Collected data entries:
===== design/flow/design.v =====
module HRALM4(
    input [15:0] x,
    input [15:0] y,
    input clk,
    input rst,
    output reg [31:0] p
    );
    wire  sign_factor;
    wire [16:0] PP_1;
    wire [29:0] PP_0;
    PP_1_gen High(
        .x1(x[15:13]),
        .y(y),
        .sign_factor(sign_factor),
        .PP(PP_1)
        );
    PP_0_gen Low(
        .x0(x[13:0]),
        .y0(y),
        .PP(PP_0)
        );
    wire [17:0] tmp1_add;
    wire [17:0] tmp2_add;
    wire [17:0] tmp_sum;
    assign tmp1_add = {PP_0[29],PP_0[29],PP_0[29:14]};
    assign tmp2_add = {PP_1[16],PP_1};
    wire [1:0] carry_adder;
    wire [1:0] sum_adder;
    FAd add0(tmp1_add[0],tmp2_add[0],sign_factor,carry_adder[0],tmp_sum[0]);
    FAd add1(tmp1_add[1],tmp2_add[1],carry_adder[0],carry_adder[1],tmp_sum[1]);
    adder16 ADDER(tmp1_add[17:2],tmp2_add[17:2],carry_adder[1],tmp_sum[17:2]);
    always @(posedge clk)
    begin
    if(rst)
      p = 32'd0;
    else
     p = {tmp_sum,PP_0[13:0]};
    end
endmodule
module PP_1_gen(
    input [2:0] x1,
    input [15:0] y,
    output sign_factor,
    output [16:0] PP
    );
    wire one, two, sign;
    code encode_block(
        .one(one),
        .two(two),
        .sign(sign),
        .y2(x1[2]),
        .y1(x1[1]),
        .y0(x1[0])
        );
    wire [16:0] tmp1_pp; 
    assign tmp1_pp = {y[15],y};  
    wire [17:0] out1;
    assign out1[0] = sign;
    genvar i;
    generate
        for ( i = 0; i < 17; i = i+1 )
            begin : pp_rad4_first 
            product pp_pr(tmp1_pp[i],out1[i],one,two,sign,PP[i],out1[i+1]);
            end
    endgenerate
    sgn_gen sign_gen(one,two,sign,sign_factor);
endmodule
module code(one,two,sign,y2,y1,y0);  
	input y2,y1,y0;                     
	output one,two,sign;                
	wire [1:0]k;                        
	xor x1(one,y0,y1);                  
	xor x2(k[1],y2,y1);                 
	not n1(k[0],one);                   
	and a1(two,k[0],k[1]);              
	assign sign=y2;                     
endmodule       
module product(x1,x0,one,two,sign,p,i);
	input x1,x0,sign,one,two;
	output p,i;
	wire [1:0] k;
	xor xo1(i,x1,sign);
	and a1(k[1],i,one);
	and a0(k[0],x0,two);
	or o1(p,k[1],k[0]);
endmodule
module sgn_gen(one,two,sign,sign_factor);
    input sign,one,two;
    output sign_factor;
    wire k;
    or o1(k,one,two);
    and a1(sign_factor,sign,k);
endmodule
module PP_0_gen(
    input signed [13:0] x0,
    input signed [15:0] y0,
    output signed [29:0] PP
    );
    wire [13:0] x0_abs;
    assign x0_abs = x0 ^ {14{x0[13]}};
    wire [15:0] k_x0;
    wire [15:0] tmp_abs;
    wire zero_x0;
    wire [3:0] k_x0_enc;
    assign tmp_abs = {2'b0,x0_abs};
    LOD16 lod_x0(
        .data_i(tmp_abs),
        .zero_o(zero_x0),
        .data_o(k_x0),
        .data_enc(k_x0_enc));
    wire [3:0] x_shift;
    wire [3:0] neg_kx;
    assign neg_kx = ~ k_x0_enc;
    LBarrel Lshift_x0(
        .data_i(tmp_abs),
        .shift_i(neg_kx),
        .data_o(x_shift));
    wire [15:0] y0_abs;
    assign y0_abs = y0 ^ {16{y0[15]}};
    wire [15:0] k_y0;
    wire zero_y0;
    wire [3:0] k_y0_enc;
    LOD16 lod_y0(
        .data_i(y0_abs),
        .zero_o(zero_y0),
        .data_o(k_y0),
        .data_enc(k_y0_enc));
    wire [3:0] y_shift;
    wire [3:0] neg_ky;
    assign neg_ky = ~ k_y0_enc;
    LBarrel Lshift_y0(
        .data_i(y0_abs),
        .shift_i(neg_ky),
        .data_o(y_shift));
    wire [8:0] x_log;
    wire [8:0] y_log;
    wire [8:0] p_log;
    assign x_log = {1'b0,k_x0_enc,x_shift};
    assign y_log = {1'b0,k_y0_enc,y_shift};
    assign p_log = x_log + y_log;
    wire [20:0] p_l1b;
    wire [4:0] l1_input;
    assign l1_input = {1'b1,p_log[3:0]};
    L1Barrel L1shift_plog(
        .data_i(l1_input),
        .shift_i(p_log[7:4]),
        .data_o(p_l1b));
    wire [29:0] PP_abs;
    assign PP_abs = p_log[8] ? p_l1b[20:4] << 16 :  p_l1b[20:4];
    wire p_sign;
    wire [29:0] PP_temp;
    assign p_sign = x0[13] ^ y0[15];
    assign PP_temp = PP_abs ^ {30{p_sign}};
    wire notZeroA, notZeroB, notZeroD;
    assign notZeroA = ~zero_x0;
    assign notZeroB = ~zero_y0;
    assign notZeroD = notZeroA & notZeroB;
    assign PP = notZeroD? PP_temp : 30'b0;
endmodule
module LOD16(
    input [15:0] data_i,
    output zero_o,
    output [15:0] data_o,
    output [3:0] data_enc
    );
    wire [15:0] z;
	wire [3:0] zdet;
	wire [3:0] select;
	assign zdet[3] = |(data_i[15:12]);
	assign zdet[2] = |(data_i[11:8]);
	assign zdet[1] = |(data_i[7:4]);
	assign zdet[0] = |(data_i[3:0]);
	assign zero_o =  ~(|zdet);
	LOD4 lod4_1 (
		.data_i(data_i[3:0]), 
		.data_o(z[3:0])
	);
    LOD4 lod4_2 (
        .data_i(data_i[7:4]), 
        .data_o(z[7:4])
        );
    LOD4 lod4_3 (
        .data_i(data_i[11:8]), 
        .data_o(z[11:8])
    );
    LOD4 lod2_4 (
        .data_i(data_i[15:12]), 
        .data_o(z[15:12])
    );
    LOD4 lod4_5 (
            .data_i(zdet), 
            .data_o(select)
        );
	wire [15:0] tmp_out;
	Muxes2in1Array4 Inst_MUX214_3 (
         .data_i(z[15:12]), 
         .select_i(select[3]), 
         .data_o(tmp_out[15:12])
     );
	Muxes2in1Array4 Inst_MUX214_2 (
        .data_i(z[11:8]), 
        .select_i(select[2]), 
        .data_o(tmp_out[11:8])
    );
	 Muxes2in1Array4 Inst_MUX214_1 (
        .data_i(z[7:4]), 
        .select_i(select[1]), 
        .data_o(tmp_out[7:4])
    );
	 Muxes2in1Array4 Inst_MUX214_0 (
		.data_i(z[3:0]), 
		.select_i(select[0]), 
		.data_o(tmp_out[3:0])
    );
    wire [2:0] low_enc; 
    assign low_enc = tmp_out[3:1] | tmp_out[7:5] | tmp_out[11:9] | tmp_out[15: 13];
    assign data_enc[3] = select[3] | select[2];
    assign data_enc[2] = select[3] | select[1];
    assign data_enc[1] = low_enc[2] | low_enc[1];
    assign data_enc[0] = low_enc[2] | low_enc[0];
    assign data_o = tmp_out;
endmodule
module LOD4(
    input [3:0] data_i,
    output [3:0] data_o
    );
	 wire mux0;
	 wire mux1;
	 wire mux2;
	 assign mux2 = (data_i[3]==1) ? 1'b0 : 1'b1;
	 assign mux1 = (data_i[2]==1) ? 1'b0 : mux2;
	 assign mux0 = (data_i[1]==1) ? 1'b0 : mux1;
	 assign data_o[3] = data_i[3];
	 assign data_o[2] =(mux2 & data_i[2]);
	 assign data_o[1] =(mux1 & data_i[1]);
	 assign data_o[0] =(mux0 & data_i[0]);
endmodule
module LOD2(
    input [1:0] data_i,
    output [1:0] data_o
    );
	 assign data_o[1] = data_i[1];
	 assign data_o[0] =(~data_i[1] & data_i[0]);
endmodule
module Muxes2in1Array4(
    input [3:0] data_i,
    input select_i,
    output [3:0] data_o
    );
	assign data_o[3] = select_i ? data_i[3] : 1'b0;
	assign data_o[2] = select_i ? data_i[2] : 1'b0;
	assign data_o[1] = select_i ? data_i[1] : 1'b0;
	assign data_o[0] = select_i ? data_i[0] : 1'b0;
endmodule
module Muxes2in1Array2(
    input [1:0] data_i,
    input select_i,
    output [1:0] data_o
    );
	assign data_o[1] = select_i ? data_i[1] : 1'b0;
	assign data_o[0] = select_i ? data_i[0] : 1'b0;
endmodule
module LBarrel(
    input [15:0] data_i,
    input [3:0] shift_i,
    output [3:0] data_o);
    reg [15:0] tmp;
    always @*
        case (shift_i)
           4'b0000: tmp = data_i;
           4'b0001: tmp = data_i << 1;
           4'b0010: tmp = data_i << 2;
           4'b0011: tmp = data_i << 3;
           4'b0100: tmp = data_i << 4;
           4'b0101: tmp = data_i << 5;
           4'b0110: tmp = data_i << 6;
           4'b0111: tmp = data_i << 7;
           4'b1000: tmp = data_i << 8;
           4'b1001: tmp = data_i << 9;
           4'b1010: tmp = data_i << 10;
           4'b1011: tmp = data_i << 11;
           4'b1100: tmp = data_i << 12;
           4'b1101: tmp = data_i << 13;
           4'b1110: tmp = data_i << 14;
           default: tmp = data_i << 15;
        endcase
    assign data_o[3:1] = tmp[14:12];
    assign data_o[0] = 1'b1;
endmodule
module L1Barrel(
    input [4:0] data_i,
    input [3:0] shift_i,
    output reg [20:0] data_o);
    always @*
        case (shift_i)
           4'b0000: data_o = data_i;
           4'b0001: data_o = data_i << 1;
           4'b0010: data_o = data_i << 2;
           4'b0011: data_o = data_i << 3;
           4'b0100: data_o = data_i << 4;
           4'b0101: data_o = data_i << 5;
           4'b0110: data_o = data_i << 6;
           4'b0111: data_o = data_i << 7;
           4'b1000: data_o = data_i << 8;
           4'b1001: data_o = data_i << 9;
           4'b1010: data_o = data_i << 10;
           4'b1011: data_o = data_i << 11;
           4'b1100: data_o = data_i << 12;
           4'b1101: data_o = data_i << 13;
           4'b1110: data_o = data_i << 14;
           default: data_o = data_i << 15;
        endcase
endmodule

■ **EXERCISE GOAL**
Transcribe, exactly as written, all lines of the entries above from the first to the one containing "wire [1:0] carry_adder;", and no more.

■ **TASK SOLUTION**
===== design/flow/design.v =====
module HRALM4(
    input [15:0] x,
    input [15:0] y,
    input clk,
    input rst,
    output reg [31:0] p
    );
    wire  sign_factor;
    wire [16:0] PP_1;
    wire [29:0] PP_0;
    PP_1_gen High(
        .x1(x[15:13]),
        .y(y),
        .sign_factor(sign_factor),
        .PP(PP_1)
        );
    PP_0_gen Low(
        .x0(x[13:0]),
        .y0(y),
        .PP(PP_0)
        );
    wire [17:0] tmp1_add;
    wire [17:0] tmp2_add;
    wire [17:0] tmp_sum;
    assign tmp1_add = {PP_0[29],PP_0[29],PP_0[29:14]};
    assign tmp2_add = {PP_1[16],PP_1};
    wire [1:0] carry_adder;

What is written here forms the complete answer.